Bio-fixation of carbon dioxide (CO₂) by microalgae has been recognised as an attractive approach to offset anthropogenic emissions. Biological carbon mitigation is the process whereby autotrophic organisms, such as microalgae, convert CO₂ into organic carbon and O₂ through photosynthesis; this process through respiration produces biomass. In this study Dunaliella tertiolecta was cultivated in a semicontinuous culture to investigate the carbon mitigation rate of the system. The algae were produced in 1.2-L Roux bottles with a working volume of 1 L while semicontinuous production commenced on day 4 of cultivation when the carbon mitigation rate was found to be at a maximum for D. tertiolecta. The reduction in CO₂ between input and output gases was monitored to predict carbon fixation rates while biomass production and microalgal carbon content are used to calculate the actual carbon mitigation potential of D. tertiolecta.
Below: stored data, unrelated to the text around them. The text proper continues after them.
`config.mk`:
```
export PLATFORM = sky130hd
export DESIGN_NAME = rx_clock_reclock_status_reset
export DESIGN_NICKNAME = d
export VERILOG_FILES = /design/src/rtl/rx_clock_pkg.sv /design/src/rtl/rx_clock_reclock_status_reset.sv
export VERILOG_INCLUDE_DIRS = /design/src /design/src/rtl
export SDC_FILE = /design/constraint.sdc
export NUM_CORES = 1
export LEC_CHECK = 0
export BUFFER_PORTS_ARGS = -buffer_cell sky130_fd_sc_hd__buf_2
export CELL_PAD_IN_SITES_DETAIL_PLACEMENT = 1
export CELL_PAD_IN_SITES_GLOBAL_PLACEMENT = 2
export CORE_MARGIN = 4
export CORE_UTILIZATION = 25
export DETAILED_ROUTE_END_ITERATION = 16
export PLACE_DENSITY_LB_ADDON = 0.1
export SYNTH_ARGS = -nofsm -noshare
export SYNTH_HDL_FRONTEND = slang
export SYNTH_SLANG_ARGS = --single-unit
```
`constraint.sdc`:
```
create_clock -name clock -period 1.4 [get_ports clock]
set_input_delay 0.07 -clock clock [delete_from_list [all_inputs] [get_ports clock]]
set_output_delay 0.07 -clock clock [all_outputs]
set_load 0.01 [all_outputs]
```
A renewal rate of 45 % of flask volume was utilised to maintain the culture in exponential growth with an average daily productivity of 0.07 g L⁻¹ day⁻¹. The results showed that 0.74 g L⁻¹ of biomass could be achieved after 7 days of semicontinuous production while a total carbon mitigation of 0.37 g L⁻¹ was achieved. This represented an increase of 0.18 g L⁻¹ in carbon mitigation rate compared to batch production of D. tertiolecta over the same cultivation period.